Le origini del carro sono piuttosto controverse e ben più antiche di quelle della bussola magnetica.[1] Secondo delle testimonianze, si tratta di una delle molte invenzioni dell'imperatore Huang Di, che visse migliaia di anni prima di Cristo. Durante le battaglie, lo abbinava a un non meglio definito "tripode", oggetto la cui funzione non è mai stata chiarita (le testimonianze riportano che fosse alto circa 3-4 metri e «colmo di migliaia di energie»).[2][3][4][5][6]
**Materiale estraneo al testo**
This is an optimization exercise on Yosys and OpenROAD, whose aim is small area and few clock cycles, not a production implementation. In this exercise RTL edits were held to simulation tests only and were not proved equivalent to the original. Power figures rest on the tool's default switching activity, not on a simulated workload. The clock port is modelled as an ideal driver; clocking choices that lean on that would not hold on a real chip.

<file path="flow/flow/run.sh">
#!/bin/bash
# The standard layout (the standard.sh, unchanged synthesis, floorplan,
# power grid and routing) with two changes:
#  - the port buffers use the smallest buffer, sky130_fd_sc_hd__buf_1;
#  - clock tree synthesis inserts no dummy loads.
# make's full output goes to flow_make.log in this folder; the tools' own
# logs stay under orfs/logs/.
set -euo pipefail
bash standard.sh \
  "BUFFER_PORTS_ARGS=-buffer_cell sky130_fd_sc_hd__buf_1" \
  "CTS_ARGS=-sink_clustering_enable -repair_clock_nets -sink_clustering_size 20 -sink_clustering_max_diameter 90 -buf_list sky130_fd_sc_hd__clkbuf_8 -dont_use_dummy_load" \
  finish > flow_make.log 2>&1
</file>
<file path="flow/standard.sh">
#!/bin/bash
# synth_recipe.tcl (not shown) runs the flow's synth.tcl, then flattens the netlist and writes it again
# the make line also repeats each setting of config.mk as NAME=value (left out here)
make -C /OpenROAD-flow-scripts/flow DESIGN_CONFIG=/design/flow/config.mk WORK_HOME=/design/flow/orfs CLKGATE_MAP_FILE= SYNTH_SCRIPT=/design/flow/synth_recipe.tcl "${@:-finish}"
</file>
<file path="flow/config.mk">
export PLATFORM = sky130hd
export DESIGN_NAME = klb_tx
export DESIGN_NICKNAME = klb_tx
export VERILOG_FILES = /design/flow/design.v
export SDC_FILE = /design/flow/constraint.sdc
export NUM_CORES = 4
export LEC_CHECK = 0
export CAP_MARGIN = 20
export CORE_MARGIN = 2
export CORE_UTILIZATION = 65
export CTS_BUF_LIST = sky130_fd_sc_hd__clkbuf_8
export CTS_CLUSTER_DIAMETER = 90
export CTS_CLUSTER_SIZE = 20
export SLEW_MARGIN = 20
</file>
<file path="flow/constraint.sdc">
create_clock -name core_clock -period 8.0 [get_ports {clk}]
set_input_delay 1.6000 -clock core_clock [delete_from_list [all_inputs] [get_ports {clk}]]
set_output_delay 1.6000 -clock core_clock [all_outputs]
set_load 0.01 [all_outputs]
</file>
<file path="flow/design.v">
module klb_tx (
    input  wire        clk,
    input  wire        rst,              
    input  wire        in_valid,
    input  wire [7:0]  in_data,
    output wire        in_ready,
    output wire        out_valid,
    output wire [7:0]  out_data,
    output wire        out_last,         
    input  wire        out_ready,
    output wire [31:0] keyup_delay_us,
    output reg  [7:0]  persistence,
    output reg  [7:0]  slot_time,
    output reg  [7:0]  tx_tail,
    output reg  [15:0] framing_errors,
    output reg  [7:0]  overflow_errors
);
    localparam [7:0] FEND  = 8'hC0;
    localparam [7:0] FESC  = 8'hDB;
    localparam [7:0] TFEND = 8'hDC;
    localparam [7:0] TFESC = 8'hDD;
    localparam [7:0]  KEYUP_DEFAULT_ARG = 8'd5;    
    localparam [7:0]  PERSIST_DEFAULT   = 8'd63;
    localparam [7:0]  SLOTTIME_DEFAULT  = 8'd10;
    localparam [7:0]  TXTAIL_DEFAULT    = 8'd2;
    localparam WB = 2;              
    localparam W  = 1 << WB;             
    localparam NR = 128 / W;             
    localparam PD = 3;             
    reg        in_frame;     
    reg        esc;
    reg        have_cmd;
    reg  [3:0] cmd;
    reg        flag;         
    reg  [7:0] acc;          
    wire [2:0] q = acc[7:5];
    wire [4:0] r = acc[4:0];
    wire       is_data    = (cmd == 4'h0);
    wire       frame_full = (q == 3'd4) && (r == 5'd8);   
    reg  [8*W-1:0] row [0:NR-1];
    reg  [NR-1:0]  rv;           
    reg  [WB-1:0]  wpos;         
    reg  [WB-1:0]  rpos;         
    reg        act;          
    reg  [1:0] os;           
    reg  [2:0] cd;           
    reg  [4:0] lr;           
    reg  [4:0] bc;           
    wire is_fend = (in_data == FEND);
    wire is_fesc = (in_data == FESC);
    wire is_tfx  = (in_data == TFEND) || (in_data == TFESC);
    wire dec_valid = in_frame && !is_fend && (esc ? is_tfx : !is_fesc);
    wire dec_error = in_frame && !is_fend && esc && !is_tfx;
    wire [7:0] dec_byte = esc ? (in_data[0] ? FESC : FEND) : in_data;
    wire pay_state = in_frame && have_cmd && is_data && !flag;
    wire head_ok  = rv[NR-1];
    wire rd       = act && out_ready && (os == 2'd2) && head_ok;
    wire blk_end  = (os == 2'd2) ? (bc == 5'd1) : (os == 2'd1) && (bc == 5'd0);
    wire fin      = act && out_ready && blk_end && (cd == 3'd0) &&
                    ((os != 2'd2) || head_ok);
    wire pay_last = (bc == 5'd1) && ((cd == 3'd0) || ((cd == 3'd1) && (lr == 5'd0)));
    wire pop      = rd && ((rpos == W-1) || pay_last);
    reg  [NR-1:0] go;
    integer k;
    always @(*) begin
        go[NR-1] = !rv[NR-1] || pop;
        for (k = NR-2; k >= 0; k = k - 1)
            go[k] = !rv[k] || go[k+1];
    end
    wire closing  = in_frame && is_fend && have_cmd && is_data && !flag;
    reg  [7:0] pdq [0:PD-1];
    reg  [1:0] pcnt;
    wire       pend  = (pcnt != 2'd0);
    wire       pfull = (pcnt == PD);
    wire stall_full = pay_state && !frame_full && !go[0];
    wire stall_pend = closing && pfull && !fin;
    assign in_ready = !(stall_full || stall_pend);
    wire accept = in_valid && in_ready;
    wire wr     = accept && pay_state && dec_valid && !frame_full;
    wire ovf    = accept && pay_state && dec_valid && frame_full;
    wire commit = accept && closing;
    integer i;
    always @(posedge clk) begin
        if (wr)
            row[0][8*wpos +: 8] <= dec_byte;
        for (i = 1; i < NR; i = i + 1)
            if (go[i])
                row[i] <= row[i-1];
    end
    always @(posedge clk) begin
        if (rst || ovf) begin
            rv   <= {NR{1'b0}};
            wpos <= {WB{1'b0}};
        end else begin
            for (i = 1; i < NR; i = i + 1)
                if (go[i])
                    rv[i] <= rv[i-1];
            if (wr) begin
                wpos <= wpos + 1'b1;
                if (wpos == W-1)
                    rv[0] <= 1'b1;
                else if (go[1])
                    rv[0] <= 1'b0;
            end else if (commit && wpos != 0) begin
                rv[0] <= 1'b1;
                wpos  <= {WB{1'b0}};
            end else if (go[1]) begin
                rv[0] <= 1'b0;
            end
        end
    end
    always @(posedge clk) begin
        if (rst)
            rpos <= {WB{1'b0}};
        else if (pop)
            rpos <= {WB{1'b0}};
        else if (rd)
            rpos <= rpos + 1'b1;
    end
    reg [7:0] keyup_arg;
    always @(posedge clk) begin
        if (rst) begin
            in_frame        <= 1'b0;
            esc             <= 1'b0;
            have_cmd        <= 1'b0;
            cmd             <= 4'd0;
            flag            <= 1'b0;
            acc             <= 8'd0;
            keyup_arg       <= KEYUP_DEFAULT_ARG;
            persistence     <= PERSIST_DEFAULT;
            slot_time       <= SLOTTIME_DEFAULT;
            tx_tail         <= TXTAIL_DEFAULT;
            framing_errors  <= 16'd0;
            overflow_errors <= 8'd0;
        end else if (accept) begin
            if (!in_frame) begin
                if (is_fend) begin
                    in_frame <= 1'b1;
                    esc      <= 1'b0;
                    have_cmd <= 1'b0;
                    flag     <= 1'b0;
                    acc      <= 8'd0;
                end else begin
                    framing_errors <= framing_errors + 16'd1;
                end
            end else if (is_fend) begin
                in_frame <= 1'b0;
                if (esc)
                    framing_errors <= framing_errors + 16'd1;
                if (have_cmd) begin
                    case (cmd)
                    4'h0: if (flag) overflow_errors <= overflow_errors + 8'd1;
                    4'h1: if (flag) keyup_arg   <= acc;
                    4'h2: if (flag) persistence <= acc;
                    4'h3: if (flag) slot_time   <= acc;
                    4'h4: if (flag) tx_tail     <= acc;
                    4'hF: begin
                        keyup_arg   <= KEYUP_DEFAULT_ARG;
                        persistence <= PERSIST_DEFAULT;
                        slot_time   <= SLOTTIME_DEFAULT;
                        tx_tail     <= TXTAIL_DEFAULT;
                    end
                    default: ;
                    endcase
                end
            end else begin
                if (dec_error)
                    framing_errors <= framing_errors + 16'd1;
                esc <= !esc && is_fesc;
                if (dec_valid) begin
                    if (!have_cmd) begin
                        have_cmd <= 1'b1;
                        cmd      <= dec_byte[3:0];
                    end else if (!is_data) begin
                        if (!flag) begin
                            flag <= 1'b1;
                            acc  <= dec_byte;
                        end
                    end else if (!flag) begin
                        if (frame_full)
                            flag <= 1'b1;
                        else if (r == 5'd29)
                            acc <= {q + 3'd1, 5'd0};
                        else
                            acc <= {q, r + 5'd1};
                    end
                end
            end
        end
    end
    wire [10:0] karg7   = {keyup_arg, 3'd0} - {3'd0, keyup_arg};
    wire [17:0] karg625 = {1'b0, keyup_arg, 9'd0} + {3'd0, karg7, 4'd0} + {10'd0, keyup_arg};
    assign keyup_delay_us = {10'd0, karg625, 4'd0};
    wire [4:0] blen = (cd != 3'd0) ? 5'd30 : lr;
    wire take = !act || fin;             
    wire pop_d  = take && pend;
    wire push_d = commit && !(take && !pend);
    integer j;
    always @(posedge clk) begin
        if (rst) begin
            act  <= 1'b0;
            os   <= 2'd0;
            cd   <= 3'd0;
            lr   <= 5'd0;
            bc   <= 5'd0;
            pcnt <= 2'd0;
        end else begin
            if (act && out_ready) begin
                case (os)
                2'd0: begin
                    os <= 2'd1;
                    bc <= blen;
                end
                2'd1: begin
                    if (bc != 5'd0) os <= 2'd2;
                end
                default: begin
                    if (head_ok) begin
                        bc <= bc - 5'd1;
                        if (bc == 5'd1) begin
                            os <= 2'd0;
                            cd <= cd - 3'd1;
                        end
                    end
                end
                endcase
            end
            if (take) begin
                if (pend) begin
                    act <= 1'b1;
                    os  <= 2'd0;
                    {cd, lr} <= pdq[0];
                end else if (commit) begin
                    act <= 1'b1;
                    os  <= 2'd0;
                    {cd, lr} <= acc;
                end else begin
                    act <= 1'b0;
                end
            end
            if (push_d && !pop_d) pcnt <= pcnt + 2'd1;
            else if (pop_d && !push_d) pcnt <= pcnt - 2'd1;
        end
    end
    always @(posedge clk) begin
        for (j = 0; j < PD; j = j + 1) begin
            if (pop_d) begin
                if (push_d && j == pcnt - 1) pdq[j] <= acc;
                else if (j < PD - 1) pdq[j] <= pdq[j+1];
            end else if (push_d && j == pcnt)
                pdq[j] <= acc;
        end
    end
    reg [7:0] out_byte;
    always @(*) begin
        case (os)
        2'd0:    out_byte = {3'd0, blen} + 8'd1;
        2'd1:    out_byte = {5'd0, cd};
        default: out_byte = row[NR-1][8*rpos +: 8];
        endcase
    end
    assign out_valid = act && ((os != 2'd2) || head_ok);
    assign out_data  = out_byte;
    assign out_last  = blk_end;
endmodule
</file>
==> results.json, run 1 <==
{
  "dp_hpwl_mm": 36.2,
  "comb_power_share_pct": 0.5,
  "syn_area_mm2": 0.0398,
  "power.switching_mw": 1.60,
  "rsz0062_at_grt": "false",
  "worstPathMaxFanout": 5,
  "grt_max_degree": 107,
  "synth_top_family_by_area": "simple AND/OR/NAND/NOR gates",
  "core_area_mm2": 0.0605,
  "syn_to_final_growth_pct": 5.43,
  "ios": 103,
  "synth-simple-area-share_pct": 5.12,
  "fin_hold_ws_ns": 0.399,
  "power.density_mw_per_mm2": 213,
  "cts_tree": "done",
  "drt-total-wl_mm": 54.2,
  "antenna_found_initial": 0,
  "ir_worst_vdd_uv": 181,
  "drc": 0,
  "synth_edf_count": 1048,
  "tightest_slew_ns": 1.08,
  "cpLargestDelayFamily": "compound AO/OA/AOI/OAI gates",
  "yosysTopAreaCell": "edfxtp_1",
  "final_common_cell": "edfxtp_1",
  "cp.depth": 15,
  "nNetsFinal": 2277,
  "start_util_pct": 65.8,
  "grt_pass1_vias": 16500,
  "yosysWarningCount": 3,
  "min_period_over_period_pct": 73.3,
  "critPathCaptureType": "output pin",
  "synth.distinct_cells": 79,
  "reg2reg_depth": 8,
  "synth.area.top_cells": "edfxtp_1, dfxtp_1, ha_1",
  "overflow": 0,
  "core.rowCount": 90,
  "gp_congestion": 0.835,
  "io_buffers": 88,
  "synth_cells": 2094,
  "die_h_um": 251,
  "setup_viol": 0,
  "fmax_mhz": 171,
  "htreeDepth": 3,
  "status": "no timing/DRC/antenna violations",
  "avgSynthCellArea_um2": 19.0,
  "critical_path_class": "register to output pin",
  "clkPwrFrac_pct": 26.1,
  "stdcell_area_mm2": 0.0420,
  "critPathSlowestCell": "a2111oi_0",
  "placed_cell_area_mm2": 0.0410,
  "grt_usage_pct": 17.2,
  "drt_iter0_markers": 995,
  "path_cells": "inv_1 -> ha_1 -> and3b_1 -> o21a_1 -> o21a_1 -> nor2_1 -> o21bai_1 -> a2111oi_0 -> xnor2_1 -> ha_1 -> inv_1 -> a2111oi_0 -> o21ai_0 -> xnor2_1 -> buf_1",
  "dieArea_mm2": 0.0632,
  "routedWlPerCell_um": 18.1,
  "die_x_um": 251,
  "synthArstFlopShare_pct": 0,
  "cts_root_buf": "clkbuf_8",
  "min_period_ns": 5.86,
  "worstPathArrival_ns": 4.26,
  "post_cts_resized": 0,
  "fin_skew_ns": 0.0403,
  "grt_pass1_wl_mm": 85.0,
  "fillers": 3753,
  "ys_seq_area_share_pct": 85.4,
  "utilization_pct": 69.4,
  "synth_fa_ha_area_share_pct": 1.28,
  "cp-start-kind": "register",
  "max_slew_margin_pct": 27.9,
  "cts_sinks": 1174,
  "path_clk_slew_ns": 0.11,
  "hold_viol": 0,
  "p_leak_nw": 14.7,
  "vias": 16900,
  "switching_share_pct": 17.8,
  "clock_path_buffers": 3,
  "cpPeakStageDelay_ns": 0.52,
  "drv_slew": 0,
  "diodes": 0,
  "cts_hold_buf": 0,
  "hold_depth": 0,
  "clk-insertion-delay-late_ns": 0.66,
  "antenna_left": 0,
  "dr.pass1.iters": 5,
  "worst-path-buf-inv": 3,
  "power.internal_mw": 7.35,
  "required_ns": 6.40,
  "drive_gt1_share_pct": 7.06,
  "synth-compound-area-share_pct": 3.38,
  "synth_ff_type": "edfxtp_1",
  "mostFrequentLayoutCells": "edfxtp_1, dfxtp_1, nor2_1",
  "finalSetupTns_ns": 0,
  "maxCapViolCount": 0,
  "post-cts-setup-buffers": 0,
  "power.share.sequential_pct": 73.4,
  "synth_top_area_share_pct": 79.0,
  "cts_made_buffers": 68,
  "via_per_inst": 5.62,
  "hold_path_class": "register to register",
  "synth_xor_area_share_pct": 0.814,
  "synth_mux_area_share_pct": 2.23,
  "synth-seq-cells": 1174
}
path summary, 6_finish.rpt:
kind / end / startpoint / slack (ns)
max: keyup_delay_us[20] / keyup_arg[3] / 2.14
min: row[15][19] / row[14][19] / 0.40
max reg2reg: rv[0] / os[1] / 3.92
min reg2reg: row[15][19] / row[14][19] / 0.40
sequential cells by signal (all words and copies together), names as in the netlist, 5 cells and up:
register and flops:
pdq 24, rv 32, lr 5, framing_errors 16, tx_tail 8, overflow_errors 8, keyup_arg 8, acc 8
slot_time 8, bc 5, persistence 8, row 1024
cell families after synthesis:
| kind of cell | Yosys count |
|---|---|
| adder cells (fa/ha/maj) | 40 |
| multiplexers | 76 |
| XOR/XNOR | 37 |
| AND/OR/NAND/NOR | 407 |
| flip-flops | 1174 |
| buffers and inverters | 164 |
| AO/OA/AOI/OAI | 195 |
| other | 1 |
power by group through the flow:
stage	registers, mW	clock network [mW]	logic, mW
global placement	6.71	0	0.0432
CTS	6.57	2.47	0.0446
finish	6.57	2.33	0.0452
floorplan	6.71	0	0.0347
detailed placement	6.71	0	0.0446
global route	6.57	2.64	0.0497
metrics by stage:
stage | std cells | setup WS, ns | total power, mW
4_1_cts | 3005 | 2.06 | 9.08
5_1_grt | 3005 | 1.62 | 9.26
6_report | 3005 | 2.14 | 8.95
3_5_place_dp | 2937 | 2.33 | 6.75
3_3_place_gp | 2937 | 2.42 | 6.75
2_1_floorplan | 2107 | 1.51 | 6.74
worst reg2reg max path, delay by kind of cell (launching register included):
kind | cells | cell delay, ns
AO/OA/AOI/OAI | 3 | 0.84
buffers and inverters | 2 | 1.17
flip-flops | 1 | 1.05
multiplexers | 1 | 0.40
AND/OR/NAND/NOR | 2 | 0.54
synth_stat cells, types with 3 or more instances:
| cell type | count |
|---|---|
| o211ai_1 | 5 |
| nor2b_1 | 13 |
| o41ai_1 | 4 |
| a311oi_1 | 8 |
| a211oi_1 | 9 |
| o22ai_1 | 28 |
| nor3_1 | 30 |
| and2_1 | 8 |
| nand2_1 | 83 |
| buf_4 | 20 |
| nor4_1 | 15 |
| nor2_1 | 121 |
| a21oi_1 | 45 |
| nand3_1 | 40 |
| nor2_2 | 3 |
| o21ai_0 | 31 |
| buf_2 | 7 |
| clkbuf_1 | 35 |
| o2bb2ai_1 | 4 |
| o31ai_1 | 5 |
| nand3b_1 | 7 |
| ha_1 | 39 |
| o21bai_1 | 4 |
| nand4_1 | 12 |
| or4_1 | 4 |
| nand2b_1 | 31 |
| a31o_2 | 4 |
| mux2_2 | 22 |
| xor2_1 | 8 |
| inv_1 | 93 |
| a21o_1 | 6 |
| a22oi_1 | 4 |
| and3_1 | 11 |
| mux2i_1 | 46 |
| edfxtp_1 | 1048 |
| buf_1 | 4 |
| or3_1 | 9 |
| dfxtp_1 | 126 |
| mux4_2 | 8 |
| a31oi_1 | 5 |
| xnor2_1 | 29 |
| o21a_1 | 9 |
layer usage:
layer / vias to the layer above / GRT usage [%] / routed length, um
li1: 8090 / - / -
met1: 8324 / 22.3 / 22900
met2: 369 / 29.6 / 27100
met3: 92 / 3.18 / 2520
met4: 0 / 5.87 / 1660
met5: - / 0 / 0
final cells by class:
cell class	count	area, um2	area share, %
multi-input cells	769	5170	12.3
well taps	782	978	2.33
repair buffers	116	542	1.29
clock buffers	68	936	2.23
inverters	96	360	0.858
flip-flops and latches	1174	34000	81.0
Testbench counts, summed over its fixed seeds: cycles 21,136.
==> run 2: changes to the inputs <==
--- a/flow/flow/run.sh
+++ b/flow/flow/run.sh
@@ -8,5 +8,5 @@
 set -euo pipefail
 bash standard.sh \
   "BUFFER_PORTS_ARGS=-buffer_cell sky130_fd_sc_hd__buf_1" \
-  "CTS_ARGS=-sink_clustering_enable -repair_clock_nets -sink_clustering_size 20 -sink_clustering_max_diameter 90 -buf_list sky130_fd_sc_hd__clkbuf_8 -dont_use_dummy_load" \
+  "CTS_ARGS=-sink_clustering_enable -repair_clock_nets -sink_clustering_size 30 -sink_clustering_max_diameter 100 -buf_list sky130_fd_sc_hd__clkbuf_16 -dont_use_dummy_load" \
   finish > flow_make.log 2>&1
--- a/flow/config.mk
+++ b/flow/config.mk
@@ -8,7 +8,7 @@
 export CAP_MARGIN = 20
 export CORE_MARGIN = 2
 export CORE_UTILIZATION = 65
-export CTS_BUF_LIST = sky130_fd_sc_hd__clkbuf_8
-export CTS_CLUSTER_DIAMETER = 90
-export CTS_CLUSTER_SIZE = 20
+export CTS_BUF_LIST = sky130_fd_sc_hd__clkbuf_16
+export CTS_CLUSTER_DIAMETER = 100
+export CTS_CLUSTER_SIZE = 30
 export SLEW_MARGIN = 20
==> run 2 against run 1 <==
Clock power grew 11%; via count shrank 0.76%; non-clock buffer count is the same; sequential power is essentially flat; global-route usage shrank 0.20 points; register-to-register slack gained 0.06 ns; critical path depth is the same; flip-flop and latch count is the same; cell area grew 0.45%; maximum frequency grew 1.5%; utilization grew 0.31 points.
Secondo altri, a inventarlo fu invece il condottiero Zhou Gong (... – 1032 a.C.). Stando alle testimonianze, quando un emissario giunse da lui per porgergli dei doni, Gong gli donò cinque carri che puntano a sud per facilitargli il ritorno a casa.[3]
Secondo un'altra versione, il carro venne inventato nel 255 d.C. da Ma Jun, principale tecnologo cinese dell'epoca, ricordato per aver migliorato i telai usati per tessere la seta e ideato particolari pompe usate per irrigare i giardini pensili imperiali oltre che un teatro di pupazzi meccanici.[7]
Durante la dinastia Han (206 a.C. - 220 d.C.), i carri-bussola erano collegati a un odometro, usato per calcolare la distanza percorsa.[8]
L'invenzione si diffuse anche in Giappone durante il settimo secolo, quando i due monaci buddisti Zhi Yu e Zhi You fecero costruire numerosi esemplari per conto dell'imperatore Tenji.[8]
Considerato uno dei marchingegni più complessi dell'antica Cina[9] oltre che un anticipatore della bussola, il carro che punta a sud è sovrastato da una statuetta lignea che ha l'aspetto di un uomo con un braccio teso, manualmente rivolta verso sud prima di ogni viaggio. Sfruttando un'innovativa meccanica di precisione basata sul differenziale, quando il carro gira a destra o a sinistra, le ruote azionate dai meccanismi calcolano il cambiamento e fanno ruotare il basamento della statua, che, in tal modo, indicherà sempre il sud.[1][10][11][12] Benché non si possa definire un congegno autoregolato in senso moderno, il carretto segnò la nascita del controllo autonomo.[10]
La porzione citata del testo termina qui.